(Source records)
● ● ● ●

===== config.mk =====
export PLATFORM = sky130hd
export DESIGN_NAME = sclk_burst_ctrl
export DESIGN_NICKNAME = d
export VERILOG_FILES = /design/src/rtl/sclk_burst_ctrl_pkg.sv /design/src/rtl/sclk_burst_ctrl_half_period_counter.sv /design/src/rtl/sclk_burst_ctrl.sv
export SDC_FILE = /design/constraint.sdc
export NUM_CORES = 1
export LEC_CHECK = 0
export CORE_ASPECT_RATIO = 1.2
export CORE_MARGIN = 4
export CORE_UTILIZATION = 25
export CTS_BUF_LIST = sky130_fd_sc_hd__clkbuf_4
export DETAILED_ROUTE_END_ITERATION = 6
export SLEW_MARGIN = 20
export SYNTH_ARGS = -nofsm -noshare
export SYNTH_HDL_FRONTEND = slang
export SYNTH_SLANG_ARGS = --single-unit

===== constraint.sdc =====
create_clock -name clk -period 1.75 [get_ports clk]
set_clock_uncertainty 0.1 [all_clocks]
set_input_delay 0.2625 -clock clk [delete_from_list [all_inputs] [get_ports clk]]
set_output_delay 0.2625 -clock clk [all_outputs]
set_load 0.1 [all_outputs]

===== src/rtl/sclk_burst_ctrl_pkg.sv =====
// Shared definitions for divider-based serial clock blocks: state encoding
// and the default divider geometry.
package sclk_burst_ctrl_pkg;

    localparam int DEF_CNT_W    = 7;
    localparam int DEF_NCYC_W   = 5;
    localparam int DEF_DIV_HALF = 113;

    typedef enum logic {
        ST_IDLE = 1'b0,
        ST_RUN  = 1'b1
    } state_t;

endpackage


===== src/rtl/sclk_burst_ctrl_half_period_counter.sv =====
// Half-period counter: counts 0..limit while enabled and flags the wrap cycle.
// Dropping en clears the count so every burst starts on a fresh phase.
module half_period_counter
    import sclk_burst_ctrl_pkg::*;
#(
    parameter int CNT_W = DEF_CNT_W
) (
    input  logic             clk,
    input  logic             reset,
    input  logic             en,
    input  logic [CNT_W-1:0] limit,
    output logic             wrap,
    output logic [CNT_W-1:0] cnt
);

    assign wrap = en && (cnt == limit);

    always_ff @(posedge clk or posedge reset) begin
        if (reset) begin
            cnt <= '0;
        end else if (!en || wrap) begin
            cnt <= '0;
        end else begin
            cnt <= cnt + CNT_W'(1);
        end
    end

endmodule


===== src/rtl/sclk_burst_ctrl.sv =====
// Burst sequencer for a programmable half-period divider: emits N periods on
// s_clk, then parks s_clk low and pulses done. Ratio changes land on falls.
module sclk_burst_ctrl
    import sclk_burst_ctrl_pkg::*;
#(
    parameter int CNT_W       = DEF_CNT_W,
    parameter int NCYC_W      = DEF_NCYC_W,
    parameter int DIV_DEFAULT = DEF_DIV_HALF
) (
    input  logic              clk,
    input  logic              reset,
    input  logic              cfg_we,
    input  logic [CNT_W-1:0]  cfg_half,
    input  logic              start,
    input  logic [NCYC_W-1:0] ncycles,
    input  logic              abort,
    output logic              busy,
    output logic              done,
    output logic              s_clk,
    output logic              rise_stb,
    output logic              fall_stb
);

    state_t             state;
    state_t             state_n;
    logic [CNT_W-1:0]   half;
    logic [CNT_W-1:0]   pend_half;
    logic               pend_valid;
    logic [NCYC_W-1:0]  remaining;
    logic [CNT_W-1:0]   cnt;
    logic               wrap;
    logic               run_en;
    logic               rise_tog;
    logic               fall_tog;
    logic               last_fall;
    logic               accept;
    logic               zero_req;
    logic               run_abort;

    half_period_counter #(
        .CNT_W (CNT_W)
    ) u_half_cnt (
        .clk   (clk),
        .reset (reset),
        .en    (run_en),
        .limit (half),
        .wrap  (wrap),
        .cnt   (cnt)
    );

    // half only changes when cnt restarts at 0, so the count can never overshoot
    cnt_within_half: assert property (@(posedge clk) disable iff (reset) cnt <= half);

    always_comb begin
        state_n   = state;
        run_en    = (state == ST_RUN) && !abort;
        run_abort = (state == ST_RUN) && abort;
        rise_tog  = wrap && !s_clk;
        fall_tog  = wrap && s_clk;
        last_fall = fall_tog && (remaining <= NCYC_W'(1));
        accept    = (state == ST_IDLE) && start && !abort && (ncycles != '0);
        zero_req  = (state == ST_IDLE) && start && !abort && (ncycles == '0);
        case (state)
            ST_IDLE: if (accept) state_n = ST_RUN;
            ST_RUN:  if (abort || last_fall) state_n = ST_IDLE;
            default: state_n = ST_IDLE;
        endcase
    end

    always_ff @(posedge clk or posedge reset) begin
        if (reset) begin
            state <= ST_IDLE;
        end else begin
            state <= state_n;
        end
    end

    assign busy = (state == ST_RUN);

    always_ff @(posedge clk or posedge reset) begin
        if (reset) begin
            s_clk     <= 1'b0;
            rise_stb  <= 1'b0;
            fall_stb  <= 1'b0;
            done      <= 1'b0;
            remaining <= '0;
        end else begin
            rise_stb <= rise_tog;
            fall_stb <= fall_tog;
            done     <= zero_req || last_fall;
            if (!run_en) begin
                s_clk <= 1'b0;
            end else if (wrap) begin
                s_clk <= !s_clk;
            end
            if (accept) begin
                remaining <= ncycles;
            end else if (run_abort) begin
                remaining <= '0;
            end else if (fall_tog && (remaining != '0)) begin
                remaining <= remaining - NCYC_W'(1);
            end
        end
    end

    // In RUN every write is parked; it reaches half at the next fall, at abort,
    // or (for a write that coincided with the final fall) once back in IDLE.
    always_ff @(posedge clk or posedge reset) begin
        if (reset) begin
            half       <= CNT_W'(DIV_DEFAULT);
            pend_half  <= '0;
            pend_valid <= 1'b0;
        end else if (state == ST_IDLE) begin
            if (cfg_we) begin
                half <= cfg_half;
            end else if (pend_valid) begin
                half <= pend_half;
            end
            pend_valid <= 1'b0;
        end else begin
            if ((fall_tog || abort) && pend_valid) begin
                half <= pend_half;
            end
            if (cfg_we) begin
                pend_half  <= cfg_half;
                pend_valid <= 1'b1;
            end else if (fall_tog || abort) begin
                pend_valid <= 1'b0;
            end
        end
    end

endmodule


==> metrics <==
status finished, violations left; failing checks setup timing; final core occ 0.3908; TritonCTS clock tree built; gr usage total 0.1017; VDD IR max 335.0 uV; setup slack after layout -204.0 ps; Placed Area 2242 um2; most common cell after layout, fill and taps aside buf_4; P&R area growth vs syn 52.40%; Overflow after GRT 0; Clock Path Buffers 2; Fillers 626; sequential share of the synthesized area 0.4905; # setup viols final 20; die area 7938 um2; H-tree Lvls 2; #FFs+latches synth 32; Slew HR 0.7181; Horiz. Die Dim 82 um; Worst setup EP type register; gpl congestion 0.7428; WS Path Type reg2reg; syn_area_per_cell 11.18 um2; reg2reg end half[3]; setup repair after global routing missed its margin yes; Max Freq 0.5118 GHz; Nets 227; vias in the first global route 1402; hold buffer count at cts 0; Hold Path Class in2async; Arrival @ worst endpoint 2080 ps; initial detailed-routing violation count 33; maxcap violations 0; residual DRC count 0; I/O Buffers 21; crit-path max cell delay 570 ps; HPWL after DPL 2662 um; initial antenna violation count 0; clock-pin slew of the registers on the worst-case setup and hold paths 110 ps; routed wire length 3745 um; post-synth top area cell dfrtp_1; Placeable Area 6406 um2; Crit Path Max Fanout 7; Starting Density 0.2564; Worst Path Required 1870 ps; share of the synthesized area in the top cell type 0.4265; WL per Instance 12.78 um; fin area 2504 um2; Inserted Clock Buffers 5; # IOs 22; Crit path max-delay family flip-flops; FF-to-FF path depth 6; asr flop ratio synth 1.000; Die H 96.80 um; reg2reg start half[6]; clock sink count 32; Pleak 1.064 nW; via/cell ratio 4.478; slowest library cell on the worst path dfstp_2; Yosys cell types 36; Syn Inst Count 147; Non-Filler Instances 293; Post-Syn Area 1643 um2; Worst Path Buf+Inv 1; commonest cells after routing, fill and taps aside buf_4, dfrtp_1, mux2_2; Synth Warn # 0; ant diodes 0; pwr dens 896.8 nW/um2; ratio of cells with drive above 1 in the final layout 0.4904; main area contributors after synthesis dfrtp_1, mux2_2, dfstp_2; Synth Flop Type dfrtp_1; post-route antenna net violation count 0; largest net degree at the start of global routing 33; max-slew violation count 0; crit path cell chain xor2_2 -> nor4_4 -> nand4_2 -> a21oi_4 -> buf_12 -> mux2_4; Placed Cells 280; dpl ws -279.7 ps; Reg2Reg Setup Slack -200 ps; Pre-antenna DRT Iters 4; fin crit period 1954 ps; Worst-Margin Slew 418.5 ps; # rows 32; CP Launch Type register; Final Hold Fails 0; Final Cycle Share 1.117; clk root buf clkbuf_4; Worst path depth 6; CP startpoint half[6]; vias 1312; worst skew pair latency 330 ps; CP Capture Point half[3]; global-route wire length before repair 6334 um; Post-Syn Nets 167; EDFF count, synth 0
==> Yosys cell counts, types with 4 or more instances <==
cell type / number
and3_1: 4
dfrtp_1: 28
dfstp_2: 4
mux2_2: 21
nand2_1: 14
nand3_1: 4
nor2_1: 18
nor3_1: 4
o21ai_0: 4
xnor2_1: 4
xor2_1: 9
==> area by class of cell <==
type | count | area, um2 | area share
Clock buffer | 5 | 37.54 | 0.01499
Clock inverter | 3 | 18.77 | 0.007496
Inverter | 4 | 17.52 | 0.006997
Multi-Input combinational cell | 109 | 953.4 | 0.3808
Sequential cell | 32 | 810.8 | 0.3238
Tap cell | 85 | 106.4 | 0.04248
Timing Repair Buffer | 55 | 559.3 | 0.2234
==> what timing repair did <==
item / 4_1_cts / 5_1_grt
pin swaps: 4 / 18
gates cloned: 0 / 0
resized for setup: 11 / 27
setup buffers: 4 / 3
endpoints found under the setup margin: 19 / 23
==> through the flow <==
stage	TNS [ps]	power [mW]	hold WS, ps
2_1_floorplan	-2000	1.463	275.7
3_3_place_gp	-2824	1.689	384.1
3_5_place_dp	-3653	1.706	391.6
4_1_cts	-1800	2.206	152.2
5_1_grt	-3597	2.386	158.8
6_report	-2001	2.245	146.4
==> tightest hold or removal path: cells and delay by family <==
family / cells / cell delay, ps
buffers and inverters: 3 / 690
==> routing by layer <==
| metal | up-vias | track usage | part of all wire |
|---|---|---|---|
| met5 | - | 0 | 0 |
| met4 | 0 | 0.03197 | 0.011 |
| met3 | 5 | 0.02235 | 0.035 |
| met2 | 21 | 0.1705 | 0.52 |
| met1 | 647 | 0.1271 | 0.43 |
| li1 | 639 | - | - |
==> registers in the layout (all words and copies together) (netlist names) <==
| register | flops |
|---|---|
| remaining | 5 |
| done | 1 |
| u_half_cnt.cnt | 7 |
| rise_stb | 1 |
| pend_half | 7 |
| s_clk | 1 |
| busy | 1 |
| pend_valid | 1 |
| half | 7 |
| fall_stb | 1 |
==> logic make-up (layout without fill, tap and decap cells) <==
logic type	Yosys count	in the layout	synth area share
and+or+nand+nor	52	52	0.1645
DFF	32	32	0.4905
muxes	21	21	0.1439
AOI/OAI and AO/OA	20	20	0.09293
xor gates and xnor gates	13	13	0.06931
buffers and inverters	6	67	0.01599
adders and majority gates	3	3	0.02285
==> worst min path at each step <==
| stage | end | slack [ps] | cells after the start |
|---|---|---|---|
| final | pend_half[2] | 150 | 3 |
| after global routing | pend_half[2] | 160 | 3 |
| after CTS | pend_half[2] | 150 | 3 |
| after detailed placement | pend_half[6] | 390 | 1 |
| after global placement | pend_half[5] | 380 | 1 |
| after floorplan | busy | 280 | 1 |
==> power by group <==
group,switching (mW),internal (mW),leakage (nW)
Sequential,0.122,0.916,0.400
Combinational,0.358,0.426,0.629
Clock,0.268,0.154,0.0349
No activity file was read; power rests on OpenSTA's default activity.
[src/rtl/six_instr_ctrl_pkg.sv]
// Shared definitions for the six-instruction processor: opcodes, control-unit
// state encodings and the register-file / ALU select codes. The datapath
// imports the same package so both sides agree on every encoding.
package six_instr_ctrl_pkg;

  // Opcode field values (ir[15:12])
  localparam logic [3:0] OP_LOAD  = 4'b0000;
  localparam logic [3:0] OP_STORE = 4'b0001;
  localparam logic [3:0] OP_ADD   = 4'b0010;
  localparam logic [3:0] OP_LOADC = 4'b0011;
  localparam logic [3:0] OP_SUB   = 4'b0100;
  localparam logic [3:0] OP_JMPZ  = 4'b0101;

  // Control-unit states; encodings 10..15 are illegal and recover to INIT
  typedef enum logic [3:0] {
    S_INIT   = 4'd0,
    S_FETCH  = 4'd1,
    S_DECODE = 4'd2,
    S_LOAD   = 4'd3,
    S_STORE  = 4'd4,
    S_ADD    = 4'd5,
    S_LOADC  = 4'd6,
    S_SUB    = 4'd7,
    S_JMPZ   = 4'd8,
    S_JMP    = 4'd9
  } state_e;

  // Register-file write-data mux select
  localparam logic [1:0] RF_S_ALU   = 2'b00;
  localparam logic [1:0] RF_S_DMEM  = 2'b01;
  localparam logic [1:0] RF_S_CONST = 2'b10;

  // ALU operation select
  localparam logic [1:0] ALU_PASS = 2'b00;
  localparam logic [1:0] ALU_ADD  = 2'b01;
  localparam logic [1:0] ALU_SUB  = 2'b10;

  // Opcode field of an instruction word
  function automatic logic [3:0] opcode_of(input logic [15:0] instr);
    return instr[15:12];
  endfunction

endpackage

● ● ● ●

Where does the word "wrap" occur in the records? Return every line that holds it.

§ Answer to this problem
// Half-period counter: counts 0..limit while enabled and flags the wrap cycle.
    output logic             wrap,
    assign wrap = en && (cnt == limit);
        end else if (!en || wrap) begin
    logic               wrap;
        .wrap  (wrap),
        rise_tog  = wrap && !s_clk;
        fall_tog  = wrap && s_clk;
            end else if (wrap) begin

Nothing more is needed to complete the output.